_What you need to do_.
With the line containing "type,count,share of cell area" as the start and the line containing "## final cells by class" as the end, transcribe that span of the entries below exactly, including both.
[[ Task input, beginning ]]
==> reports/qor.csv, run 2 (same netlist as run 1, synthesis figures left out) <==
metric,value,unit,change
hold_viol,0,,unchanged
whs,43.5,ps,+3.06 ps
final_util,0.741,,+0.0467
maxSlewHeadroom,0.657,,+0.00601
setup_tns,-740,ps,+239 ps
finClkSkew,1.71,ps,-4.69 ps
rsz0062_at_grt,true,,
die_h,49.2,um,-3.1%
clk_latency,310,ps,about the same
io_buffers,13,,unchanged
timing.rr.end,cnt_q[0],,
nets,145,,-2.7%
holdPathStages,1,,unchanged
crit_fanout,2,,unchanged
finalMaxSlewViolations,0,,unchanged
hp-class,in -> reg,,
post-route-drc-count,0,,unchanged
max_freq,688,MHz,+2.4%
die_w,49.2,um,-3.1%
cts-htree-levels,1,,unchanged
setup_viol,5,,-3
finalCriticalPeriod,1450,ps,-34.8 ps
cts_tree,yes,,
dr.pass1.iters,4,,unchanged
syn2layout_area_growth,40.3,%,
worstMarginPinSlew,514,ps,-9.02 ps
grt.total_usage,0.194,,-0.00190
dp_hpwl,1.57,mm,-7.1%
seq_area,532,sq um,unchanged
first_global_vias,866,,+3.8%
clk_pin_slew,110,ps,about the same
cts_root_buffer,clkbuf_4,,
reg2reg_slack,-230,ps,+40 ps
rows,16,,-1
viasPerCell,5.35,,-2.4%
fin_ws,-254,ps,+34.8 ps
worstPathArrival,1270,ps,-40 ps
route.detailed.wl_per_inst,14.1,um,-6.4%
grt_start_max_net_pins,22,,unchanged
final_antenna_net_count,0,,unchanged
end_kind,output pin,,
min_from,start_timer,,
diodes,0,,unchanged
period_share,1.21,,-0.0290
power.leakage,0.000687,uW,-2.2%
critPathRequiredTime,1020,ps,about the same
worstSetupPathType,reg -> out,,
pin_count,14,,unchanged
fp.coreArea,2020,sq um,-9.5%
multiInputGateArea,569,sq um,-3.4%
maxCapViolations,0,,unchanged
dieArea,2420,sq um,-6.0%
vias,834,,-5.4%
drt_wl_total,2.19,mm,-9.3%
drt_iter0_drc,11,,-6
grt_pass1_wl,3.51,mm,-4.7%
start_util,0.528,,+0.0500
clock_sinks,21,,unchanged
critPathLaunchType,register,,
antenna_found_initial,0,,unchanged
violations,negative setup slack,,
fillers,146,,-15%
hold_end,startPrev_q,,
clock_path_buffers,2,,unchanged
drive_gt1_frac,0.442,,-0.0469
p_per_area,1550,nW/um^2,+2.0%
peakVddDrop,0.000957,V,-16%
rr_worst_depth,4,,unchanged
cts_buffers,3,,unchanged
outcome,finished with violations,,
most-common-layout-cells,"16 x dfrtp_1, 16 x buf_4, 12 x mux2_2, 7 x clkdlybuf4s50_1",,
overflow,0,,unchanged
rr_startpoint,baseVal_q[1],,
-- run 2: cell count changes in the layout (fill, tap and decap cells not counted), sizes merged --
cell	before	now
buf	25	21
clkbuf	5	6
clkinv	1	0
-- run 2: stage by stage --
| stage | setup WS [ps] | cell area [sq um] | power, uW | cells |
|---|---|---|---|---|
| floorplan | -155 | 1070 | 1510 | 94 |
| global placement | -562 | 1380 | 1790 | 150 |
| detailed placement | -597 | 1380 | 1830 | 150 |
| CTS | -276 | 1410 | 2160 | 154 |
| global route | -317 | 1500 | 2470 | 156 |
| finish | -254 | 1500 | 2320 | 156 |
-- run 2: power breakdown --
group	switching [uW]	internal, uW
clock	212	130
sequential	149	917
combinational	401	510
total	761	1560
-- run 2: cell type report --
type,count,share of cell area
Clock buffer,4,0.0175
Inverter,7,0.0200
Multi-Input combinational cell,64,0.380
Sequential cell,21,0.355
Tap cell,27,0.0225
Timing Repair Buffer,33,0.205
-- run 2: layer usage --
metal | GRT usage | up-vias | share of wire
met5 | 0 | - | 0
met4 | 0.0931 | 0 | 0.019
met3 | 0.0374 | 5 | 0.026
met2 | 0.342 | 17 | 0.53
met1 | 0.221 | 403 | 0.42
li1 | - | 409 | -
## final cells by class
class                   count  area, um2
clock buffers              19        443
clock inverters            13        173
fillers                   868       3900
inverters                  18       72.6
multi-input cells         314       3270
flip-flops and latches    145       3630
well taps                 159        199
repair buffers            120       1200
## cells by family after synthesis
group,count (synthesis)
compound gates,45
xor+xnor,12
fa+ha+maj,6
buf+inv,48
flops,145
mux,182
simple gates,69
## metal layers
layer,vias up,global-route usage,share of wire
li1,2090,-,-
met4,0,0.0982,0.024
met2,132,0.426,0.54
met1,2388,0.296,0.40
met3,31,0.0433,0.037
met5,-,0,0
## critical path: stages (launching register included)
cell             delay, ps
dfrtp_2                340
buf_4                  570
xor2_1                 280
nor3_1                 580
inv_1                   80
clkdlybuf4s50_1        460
`config.mk`:
```
export PLATFORM = sky130hd
export DESIGN_NAME = gpio_ctrl
export DESIGN_NICKNAME = d
export VERILOG_FILES = /design/src/rtl/gpio_ctrl.sv
export SDC_FILE = /design/constraint.sdc
export NUM_CORES = 1
export LEC_CHECK = 0
export ABC_AREA = 1
export BUFFER_PORTS_ARGS = -buffer_cell sky130_fd_sc_hd__buf_4
export CAP_MARGIN = 20
export CORE_UTILIZATION = 25
export DETAILED_ROUTE_END_ITERATION = 8
export SLEW_MARGIN = 20
export SYNTH_ARGS = -nofsm -noshare
export SYNTH_HDL_FRONTEND = slang
export SYNTH_SLANG_ARGS = --single-unit
```
`constraint.sdc`:
```
create_clock -name clk -period 2.3 [get_ports clk]
set_input_delay 0.46 -clock clk [delete_from_list [all_inputs] [get_ports clk]]
set_output_delay 0.46 -clock clk [all_outputs]
set_load 0.1 [all_outputs]
```
==> src/rtl/cam_ram_arbiter.sv <==
// rtl/cam_ram_arbiter.sv - shares the data RAM between the CPU memory stage and a camera pixel FIFO
//
// The CPU owns the RAM port whenever cpu_mem_req is high and is never stalled.
// Camera pixels queue in a small FIFO and drain into the frame buffer on the
// cycles the CPU leaves the port idle.
//
// Ports:
//   clk, reset           system clock; asynchronous active-low reset
//   cpu_mem_req          CPU load/store this cycle
//   write_enable         CPU store strobe (qualified by cpu_mem_req)
//   WriteAddress         CPU word address
//   WriteData            CPU store data
//   ReadData             CPU load data (ram_q passed straight through)
//   cam_valid/cam_pixel  camera pixel strobe and 8-bit grey value
//   cam_ready            FIFO has room
//   clear_overflow       clears the sticky overflow flag
//   overflow             a pixel was dropped because the FIFO was full
//   frame_done           one-cycle pulse after the last pixel of a frame is written
//   ram_address/ram_data/ram_wren/ram_q  single-port RAM macro interface
module cam_ram_arbiter #(
    parameter int                ADDR_W       = 32,
    parameter logic [ADDR_W-1:0] FRAME_BASE   = 'h0000_1000,
    parameter int                FRAME_PIXELS = 76800,
    parameter int                FIFO_DEPTH   = 8
) (
    input  logic              clk,
    input  logic              reset,
    input  logic              cpu_mem_req,
    input  logic              write_enable,
    input  logic [ADDR_W-1:0] WriteAddress,
    input  logic [31:0]       WriteData,
    output logic [31:0]       ReadData,
    input  logic              cam_valid,
    input  logic [7:0]        cam_pixel,
    output logic              cam_ready,
    input  logic              clear_overflow,
    output logic              overflow,
    output logic              frame_done,
    output logic [ADDR_W-1:0] ram_address,
    output logic [31:0]       ram_data,
    output logic              ram_wren,
    input  logic [31:0]       ram_q
);

    localparam int                PTR_W     = (FIFO_DEPTH > 1) ? $clog2(FIFO_DEPTH) : 1;
    localparam logic [PTR_W:0]    DEPTH_CNT = (PTR_W+1)'(FIFO_DEPTH);
    localparam logic [PTR_W:0]    CNT_ONE   = (PTR_W+1)'(1);
    localparam logic [PTR_W-1:0]  PTR_ONE   = PTR_W'(1);
    localparam logic [ADDR_W-1:0] ADDR_ONE  = ADDR_W'(1);
    localparam logic [ADDR_W-1:0] LAST_ADDR = FRAME_BASE + ADDR_W'(FRAME_PIXELS - 1);

    logic [7:0]        fifo_mem [FIFO_DEPTH];
    logic [PTR_W-1:0]  wr_ptr;
    logic [PTR_W-1:0]  rd_ptr;
    logic [PTR_W:0]    count;
    logic [ADDR_W-1:0] pix_addr;

    logic full;
    logic empty;
    logic push;
    logic pop;
    logic pix_last;

    assign full      = (count == DEPTH_CNT);
    assign empty     = (count == '0);
    assign cam_ready = ~full;

    // Fullness is judged on the pre-edge count, so a pop in the same cycle
    // never frees a slot for a pixel arriving while full.
    assign push     = reset & cam_valid & ~full;
    assign pop      = reset & ~cpu_mem_req & ~empty;
    assign pix_last = (pix_addr == LAST_ADDR);

    assign ReadData = ram_q;

    always_comb begin
        ram_address = pix_addr;
        ram_data    = '0;
        ram_wren    = 1'b0;
        if (cpu_mem_req) begin
            ram_address = WriteAddress;
            ram_data    = WriteData;
            ram_wren    = write_enable;
        end else if (pop) begin
            ram_data = {24'b0, fifo_mem[rd_ptr]};
            ram_wren = 1'b1;
        end
    end

    // Pixel storage needs no reset: an entry is only read once count covers it.
    always_ff @(posedge clk) begin
        if (push) begin
            fifo_mem[wr_ptr] <= cam_pixel;
        end
    end

    always_ff @(posedge clk or negedge reset) begin
        if (!reset) begin
            wr_ptr     <= '0;
            rd_ptr     <= '0;
            count      <= '0;
            pix_addr   <= FRAME_BASE;
            overflow   <= 1'b0;
            frame_done <= 1'b0;
        end else begin
            if (push) begin
                wr_ptr <= wr_ptr + PTR_ONE;
            end
            if (pop) begin
                rd_ptr   <= rd_ptr + PTR_ONE;
                pix_addr <= pix_last ? FRAME_BASE : pix_addr + ADDR_ONE;
            end
            case ({push, pop})
                2'b10:   count <= count + CNT_ONE;
                2'b01:   count <= count - CNT_ONE;
                default: count <= count;
            endcase
            frame_done <= pop & pix_last;
            // A drop in the same cycle as a clear request keeps the flag set.
            if (cam_valid && full) begin
                overflow <= 1'b1;
            end else if (clear_overflow) begin
                overflow <= 1'b0;
            end
        end
    end

endmodule

==> config.mk <==
export PLATFORM = sky130hd
export DESIGN_NAME = cam_ram_arbiter
export DESIGN_NICKNAME = d
export VERILOG_FILES = /design/src/rtl/cam_ram_arbiter.sv
export SDC_FILE = /design/constraint.sdc
export NUM_CORES = 1
export LEC_CHECK = 0
export CORE_MARGIN = 2
export CORE_UTILIZATION = 48
export DETAILED_ROUTE_END_ITERATION = 12
export PLACE_DENSITY = 0.83
export SLEW_MARGIN = 10
export SYNTH_ARGS = -nofsm -noshare
export SYNTH_HDL_FRONTEND = slang
export SYNTH_SLANG_ARGS = --single-unit
==> constraint.sdc <==
create_clock -name clk -period 4.7 [get_ports clk]
set_clock_uncertainty 0.2 [all_clocks]
set_input_delay 1.41 -clock clk [delete_from_list [all_inputs] [get_ports clk]]
set_output_delay 1.41 -clock clk [all_outputs]
set_load 0.05 [all_outputs]
==> results by group <==
Outcome
  – Status: complete, no violations

GRT
  – First-pass GRT wire length: between 20000 and 25000 um
  – Vias in the first global route: between 4000 and 5000
  – Largest net degree at the start of global routing: 47
  – GRT Overall Usage: between 20% and 30%
  – Grt ovf: 0
  – Antenna violations before repair: 0

Drt
  – Vias: 3962
  – Iteration count of the initial detailed-routing pass: 5
  – Post-route ant nets: 0
  – Vias per cell: between 5 and 6
  – Drt total wl: about 13000 um
  – Number of DRC markers in iteration 0: about 220
  – Post-Route M1 WL: about 5300 um
  – Wire length on met3: between 900 and 1000 um
  – Metal2 WL: 6770 um
  – Mean routed wirelength per cell: around 19 um
  – DR top layer: met4
  – Number of remaining DRC errors: 0

Clock tree
  – CTS root buffer: clkbuf_16
  – Resized Gates After CTS: 0
  – Total CTS buffers: 9
  – CTS sink cnt: between 100 and 150
  – CTS tree: yes
  – Post-CTS Setup Repair Bufs: 0
  – Clk slew on worst S/H paths: 0.07 ns
  – CTS HTree Levels: 3
  – Clock Path Buffers: 2
  – Clk Latency, worst-skew pair: 0.35 ns
  – CTS Hold Bufs: 0

Cells and area
  – Commonest cells after routing, fill and taps aside: clkdlybuf4s50_1 (78), edfxtp_1 (64), buf_4 (64)
  – Fill cell count: 842
  – Syn-to-layout area delta: 31.3%
  – Post-Layout Cell Count: between 700 and 800
  – Fraction of layout cells with a size suffix above 1: 28.2%
  – Antenna Diode Count: 0
  – Final core occ: between 60 and 70%
  – Commonest non-fill, non-tap cell in the layout: clkdlybuf4s50_1
  – NumNets Final: slightly below 700

Placement
  – GPL Wtd Cong: 0.839
  – Port buffer count: between 100 and 150
  – DPL Wire Length: between 9000 and 10000 um
  – DP Cell Count: around 700

Synth
  – EDFF count, synth: 64
  – Netlist Area Pre-Place: between 0.005 and 0.006 mm2
  – Top FF cell, synth: edfxtp_1
  – Register area share after synthesis: between 50 and 60%
  – FF+latch count, synth: ~110
  – Syn Inst Count: 445
  – Ys Warns: 0
  – Fraction of registers with async set or reset after synthesis: between 40% and 50%
  – Mean Syn Cell Area: 12.6 um2
  – Synth cell types: 48
  – Syn nets: approximately 560

Hold path
  – Min-Delay Path Class: flop to flop

Worst setup path
  – Worst Path Arrival: 2.61 ns
  – CP required: around 3 ns
  – FF-to-FF setup slack: about 1.7 ns
  – Worst Setup Path Type: primary input to primary output
  – Crit start category: primary input
  – Largest fanout on the critical path: 10
  – Crit. End Element: primary output

Pwr
  – PD cells: around 410 mW/mm2
  – Leak Pwr: just under 3 nW
  – Peak supply drop: ~0.00025 V

Floorplanning
  – Num rows: 39
  – Die area: roughly 0.013 mm2
  – I/O pin cnt: 210
  – Core box area: roughly 0.011 mm2
  – Die Ht: 112 um
  – Initial core utilization: slightly below 50%
  – Chip width: 112 um

Timing
  – Fin. max-slew vios: 0
  – Final setup fails: 0
  – Min Tclk post-route: between 4 and 5 ns
  – RSZ-0062 raised after global routing: no
  – Slew @ Worst Pin: ~0.82 ns
  – Setup TNS: 0 ns
  – Final Hold Fails: 0
  – Fmax: 0.237 GHz
  – Relative slew slack: between 40 and 50%
  – Period utilization: about nine tenths

Job
  – Max_cap viols: 0
[layer usage]
| metal | GRT usage (%) | up-vias |
|---|---|---|
| li1 | - | 1846 |
| met1 | 27.1 | 1941 |
| met2 | 36.5 | 150 |
| met3 | 4.75 | 25 |
| met4 | 5.69 | 0 |
| met5 | 0 | - |
[kinds of logic after synthesis]
logic type | share of synthesized area [%]
compound gates | 3.07
fa+ha+maj | 1.34
buf+inv | 6.23
simple gates | 16.7
xor+xnor | 4.99
flops | 53.8
mux | 13.8
[worst paths after layout]
| path | start | endpoint | cells past startpoint |
|---|---|---|---|
| max in group asynchronous | reset | pix_addr[9] | 2 |
| min in group asynchronous | reset | count[3] | 2 |
| hold reg to reg | pix_addr[31] | pix_addr[31] | 1 |
| hold / removal | pix_addr[31] | pix_addr[31] | 1 |
| setup / recovery | cpu_mem_req | ram_data[5] | 6 |
| setup reg to reg | count[1] | count[2] | 10 |
[synthesized netlist by cell type, types with 2 or more instances]
master | instances | area (um2)
a211oi_1 | 2 | 15.0
a21oi_1 | 5 | 25.0
and2_1 | 25 | 156
and3_1 | 4 | 25.0
and4_1 | 3 | 26.3
buf_1 | 2 | 7.51
buf_2 | 4 | 20.0
buf_4 | 33 | 248
clkbuf_1 | 12 | 45.0
dfrtp_1 | 43 | 1080
edfxtp_1 | 64 | 1920
ha_1 | 6 | 75.1
inv_1 | 6 | 22.5
inv_2 | 2 | 7.51
mux2_2 | 29 | 327
mux2i_1 | 8 | 80.1
mux4_2 | 16 | 360
nand2_1 | 38 | 143
nand2b_1 | 6 | 37.5
nand3_1 | 13 | 65.1
nand4_1 | 9 | 56.3
nor2_1 | 10 | 37.5
nor3_1 | 10 | 50.1
nor4_1 | 6 | 37.5
nor4_2 | 8 | 100
o21ai_0 | 13 | 65.1
o21ai_1 | 9 | 45.0
or2_2 | 2 | 12.5
or3_1 | 5 | 31.3
or4_1 | 4 | 30.0
xnor2_1 | 16 | 140
xor2_1 | 16 | 140
[critical path, cell delays in order]
cell and delay [ns]:
buf_2 0.13, nor2b_1 0.18, nand2_1 0.21, buf_4 0.24, o21ai_1 0.26, buf_12 0.18
[final cells by class]
class | instances | area [um2] | area share, %
sequential | 108 | 3020 | 41.0
clock inverter | 7 | 83.8 | 1.14
clock buffer | 9 | 225 | 3.05
tap | 143 | 179 | 2.42
inverter | 8 | 30.0 | 0.407
timing repair buffer | 160 | 1590 | 21.6
multi-input combinational | 278 | 2240 | 30.4
[metrics by stage]
stage	worst slack (ns)	hold slack [ns]	instance area (um2)	total power, mW
3_3_place_gp	0.583	0.294	7070	2.25
5_1_grt	0.439	0.347	7380	3.17
6_report	0.484	0.308	7380	3.03
4_1_cts	0.496	0.314	7380	3.05
3_5_place_dp	0.493	0.302	7070	2.29
2_1_floorplan	-0.0193	0.260	5620	1.99
[sequential cells by signal, indices dropped and copies added (netlist names)]
signal,count
count,4
fifo_mem,64
frame_done,1
overflow,1
pix_addr,32
rd_ptr,3
wr_ptr,3
[power by group]
group	switching, mW	internal (mW)	total, mW
clock	0.379	0.383	0.763
combinational	0.516	0.479	0.995
sequential	0.153	1.12	1.27
total	1.05	1.98	3.03
Power figures use the tool's default switching activity.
[[ Task input, end ]]
_Output of the exercise_.
type,count,share of cell area
Clock buffer,4,0.0175
Inverter,7,0.0200
Multi-Input combinational cell,64,0.380
Sequential cell,21,0.355
Tap cell,27,0.0225
Timing Repair Buffer,33,0.205
-- run 2: layer usage --
metal | GRT usage | up-vias | share of wire
met5 | 0 | - | 0
met4 | 0.0931 | 0 | 0.019
met3 | 0.0374 | 5 | 0.026
met2 | 0.342 | 17 | 0.53
met1 | 0.221 | 403 | 0.42
li1 | - | 409 | -
## final cells by class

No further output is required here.